=== Section Start ===

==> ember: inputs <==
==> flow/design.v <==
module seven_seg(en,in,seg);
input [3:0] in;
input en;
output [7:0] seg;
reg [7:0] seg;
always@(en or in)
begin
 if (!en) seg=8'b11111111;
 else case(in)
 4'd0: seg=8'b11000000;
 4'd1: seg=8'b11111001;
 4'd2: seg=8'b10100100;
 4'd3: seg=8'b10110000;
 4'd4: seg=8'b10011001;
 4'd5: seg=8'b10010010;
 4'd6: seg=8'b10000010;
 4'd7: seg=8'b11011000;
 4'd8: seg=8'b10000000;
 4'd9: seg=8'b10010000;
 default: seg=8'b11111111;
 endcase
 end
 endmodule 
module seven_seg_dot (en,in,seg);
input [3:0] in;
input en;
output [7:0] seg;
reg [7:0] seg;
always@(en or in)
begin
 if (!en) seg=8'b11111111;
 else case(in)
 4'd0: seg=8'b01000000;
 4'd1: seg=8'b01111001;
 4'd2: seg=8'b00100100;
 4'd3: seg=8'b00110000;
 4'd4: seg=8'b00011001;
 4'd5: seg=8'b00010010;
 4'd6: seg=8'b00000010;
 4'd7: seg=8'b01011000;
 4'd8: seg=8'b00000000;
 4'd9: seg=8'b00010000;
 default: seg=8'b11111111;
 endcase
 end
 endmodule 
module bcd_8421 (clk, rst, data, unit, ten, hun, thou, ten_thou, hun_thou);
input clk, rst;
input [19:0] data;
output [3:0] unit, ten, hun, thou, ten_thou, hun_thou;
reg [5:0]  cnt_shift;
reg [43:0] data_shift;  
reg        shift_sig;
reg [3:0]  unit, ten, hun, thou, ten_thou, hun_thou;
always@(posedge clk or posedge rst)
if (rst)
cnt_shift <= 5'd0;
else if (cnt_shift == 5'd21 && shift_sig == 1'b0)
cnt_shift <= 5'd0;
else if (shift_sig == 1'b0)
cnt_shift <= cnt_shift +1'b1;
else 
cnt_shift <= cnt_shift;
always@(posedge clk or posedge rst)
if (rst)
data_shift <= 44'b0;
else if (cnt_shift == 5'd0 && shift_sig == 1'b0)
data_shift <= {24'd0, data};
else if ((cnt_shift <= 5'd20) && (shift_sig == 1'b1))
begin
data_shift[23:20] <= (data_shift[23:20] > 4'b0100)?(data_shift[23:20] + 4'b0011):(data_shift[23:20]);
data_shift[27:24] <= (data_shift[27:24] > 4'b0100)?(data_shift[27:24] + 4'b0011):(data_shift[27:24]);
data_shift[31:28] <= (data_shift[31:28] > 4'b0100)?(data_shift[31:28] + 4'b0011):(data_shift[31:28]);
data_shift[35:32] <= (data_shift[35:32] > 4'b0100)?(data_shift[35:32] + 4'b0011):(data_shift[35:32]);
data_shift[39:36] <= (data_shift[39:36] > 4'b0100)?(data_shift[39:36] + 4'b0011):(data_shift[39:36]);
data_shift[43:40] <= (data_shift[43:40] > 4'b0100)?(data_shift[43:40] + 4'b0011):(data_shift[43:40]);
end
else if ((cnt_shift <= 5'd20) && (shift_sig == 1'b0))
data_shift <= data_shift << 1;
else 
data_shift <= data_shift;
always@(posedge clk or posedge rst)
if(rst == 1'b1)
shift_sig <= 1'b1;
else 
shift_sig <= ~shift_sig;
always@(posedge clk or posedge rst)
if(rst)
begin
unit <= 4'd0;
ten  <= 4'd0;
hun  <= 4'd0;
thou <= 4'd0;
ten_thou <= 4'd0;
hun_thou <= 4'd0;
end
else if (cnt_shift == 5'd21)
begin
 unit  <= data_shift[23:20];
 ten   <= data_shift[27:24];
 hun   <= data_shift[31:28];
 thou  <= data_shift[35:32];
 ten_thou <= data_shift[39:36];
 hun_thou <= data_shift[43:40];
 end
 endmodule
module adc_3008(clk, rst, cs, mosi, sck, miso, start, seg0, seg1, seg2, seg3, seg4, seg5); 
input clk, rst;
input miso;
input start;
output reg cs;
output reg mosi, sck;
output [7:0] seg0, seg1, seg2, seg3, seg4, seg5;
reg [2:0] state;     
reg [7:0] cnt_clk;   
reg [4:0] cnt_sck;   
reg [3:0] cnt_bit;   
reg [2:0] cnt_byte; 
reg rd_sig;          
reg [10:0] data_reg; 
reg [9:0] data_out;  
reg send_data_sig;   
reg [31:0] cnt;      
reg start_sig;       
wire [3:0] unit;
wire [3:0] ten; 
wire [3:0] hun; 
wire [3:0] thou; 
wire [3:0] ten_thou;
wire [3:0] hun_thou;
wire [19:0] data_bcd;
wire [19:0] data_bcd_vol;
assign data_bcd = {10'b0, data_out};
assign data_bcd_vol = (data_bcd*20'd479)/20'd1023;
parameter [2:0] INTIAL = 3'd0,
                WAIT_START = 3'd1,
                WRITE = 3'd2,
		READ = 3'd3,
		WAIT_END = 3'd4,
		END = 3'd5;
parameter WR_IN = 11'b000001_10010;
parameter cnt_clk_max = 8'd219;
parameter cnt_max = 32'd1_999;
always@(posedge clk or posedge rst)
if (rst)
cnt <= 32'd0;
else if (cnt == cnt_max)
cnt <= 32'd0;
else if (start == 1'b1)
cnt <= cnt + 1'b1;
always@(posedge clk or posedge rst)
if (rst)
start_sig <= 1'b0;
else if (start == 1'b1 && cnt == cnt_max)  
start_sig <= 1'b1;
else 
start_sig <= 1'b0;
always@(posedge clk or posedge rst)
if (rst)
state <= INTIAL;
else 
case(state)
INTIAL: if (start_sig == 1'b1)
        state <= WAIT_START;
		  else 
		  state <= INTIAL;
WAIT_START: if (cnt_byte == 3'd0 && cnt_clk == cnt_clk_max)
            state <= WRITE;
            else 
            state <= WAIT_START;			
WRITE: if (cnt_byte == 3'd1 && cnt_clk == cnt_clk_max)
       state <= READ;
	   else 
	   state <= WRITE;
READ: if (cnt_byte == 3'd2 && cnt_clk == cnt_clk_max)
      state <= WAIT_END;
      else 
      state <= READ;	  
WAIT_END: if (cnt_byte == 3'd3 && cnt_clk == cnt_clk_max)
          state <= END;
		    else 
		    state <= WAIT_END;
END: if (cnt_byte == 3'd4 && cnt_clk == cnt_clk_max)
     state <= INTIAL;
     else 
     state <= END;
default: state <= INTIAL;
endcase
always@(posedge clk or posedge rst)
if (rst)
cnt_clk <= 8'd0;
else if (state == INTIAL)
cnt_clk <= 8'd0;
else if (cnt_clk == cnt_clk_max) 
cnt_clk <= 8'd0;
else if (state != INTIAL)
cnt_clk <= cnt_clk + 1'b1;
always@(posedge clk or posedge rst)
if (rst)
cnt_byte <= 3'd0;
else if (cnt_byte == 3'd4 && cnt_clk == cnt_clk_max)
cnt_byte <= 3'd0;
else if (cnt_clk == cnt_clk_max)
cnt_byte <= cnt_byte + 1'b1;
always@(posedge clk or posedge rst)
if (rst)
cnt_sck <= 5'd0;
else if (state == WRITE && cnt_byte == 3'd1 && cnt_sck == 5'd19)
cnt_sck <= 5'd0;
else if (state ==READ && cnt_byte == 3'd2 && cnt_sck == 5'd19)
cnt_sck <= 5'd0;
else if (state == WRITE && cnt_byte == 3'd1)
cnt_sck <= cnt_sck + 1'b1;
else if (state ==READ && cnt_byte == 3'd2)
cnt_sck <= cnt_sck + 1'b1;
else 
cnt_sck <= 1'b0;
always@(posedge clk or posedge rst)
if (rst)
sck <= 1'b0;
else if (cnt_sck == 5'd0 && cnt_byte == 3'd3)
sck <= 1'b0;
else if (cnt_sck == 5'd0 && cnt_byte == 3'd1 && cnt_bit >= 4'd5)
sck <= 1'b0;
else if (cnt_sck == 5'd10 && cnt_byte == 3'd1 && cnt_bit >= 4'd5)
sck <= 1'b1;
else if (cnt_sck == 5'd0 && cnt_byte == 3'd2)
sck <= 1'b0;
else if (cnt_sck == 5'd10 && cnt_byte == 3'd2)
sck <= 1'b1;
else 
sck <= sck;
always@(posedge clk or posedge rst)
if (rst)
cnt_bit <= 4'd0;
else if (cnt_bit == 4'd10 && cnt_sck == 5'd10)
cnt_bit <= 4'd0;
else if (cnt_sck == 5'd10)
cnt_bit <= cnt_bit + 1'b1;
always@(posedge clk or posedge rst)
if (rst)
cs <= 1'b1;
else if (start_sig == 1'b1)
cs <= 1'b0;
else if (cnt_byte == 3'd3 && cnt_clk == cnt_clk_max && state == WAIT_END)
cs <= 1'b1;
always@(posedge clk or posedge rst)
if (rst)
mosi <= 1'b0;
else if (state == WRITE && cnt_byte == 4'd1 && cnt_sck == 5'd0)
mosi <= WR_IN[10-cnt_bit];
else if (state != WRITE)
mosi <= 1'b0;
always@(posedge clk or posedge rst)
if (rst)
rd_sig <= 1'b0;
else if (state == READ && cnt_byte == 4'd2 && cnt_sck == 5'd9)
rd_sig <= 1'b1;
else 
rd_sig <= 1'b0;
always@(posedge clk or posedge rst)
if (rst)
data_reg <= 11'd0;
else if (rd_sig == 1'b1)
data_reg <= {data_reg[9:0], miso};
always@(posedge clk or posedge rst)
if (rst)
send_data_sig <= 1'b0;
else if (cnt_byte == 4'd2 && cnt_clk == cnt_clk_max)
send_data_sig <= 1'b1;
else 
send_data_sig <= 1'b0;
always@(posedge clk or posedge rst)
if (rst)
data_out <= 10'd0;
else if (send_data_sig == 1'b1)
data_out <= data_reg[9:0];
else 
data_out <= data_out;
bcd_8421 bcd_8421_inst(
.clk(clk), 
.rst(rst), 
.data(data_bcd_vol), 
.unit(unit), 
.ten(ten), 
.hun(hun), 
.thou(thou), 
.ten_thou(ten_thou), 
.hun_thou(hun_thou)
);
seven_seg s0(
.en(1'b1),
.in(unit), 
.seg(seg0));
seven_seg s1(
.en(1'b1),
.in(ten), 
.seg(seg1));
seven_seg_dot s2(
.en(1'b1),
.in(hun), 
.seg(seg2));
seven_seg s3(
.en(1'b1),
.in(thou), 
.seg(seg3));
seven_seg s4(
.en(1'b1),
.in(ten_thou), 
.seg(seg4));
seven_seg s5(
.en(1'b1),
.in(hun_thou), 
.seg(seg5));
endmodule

=== Section End ===

Exercise requirements: Gather each line of the records holding the string "miso".

Result for this task:
module adc_3008(clk, rst, cs, mosi, sck, miso, start, seg0, seg1, seg2, seg3, seg4, seg5); 
input miso;
data_reg <= {data_reg[9:0], miso};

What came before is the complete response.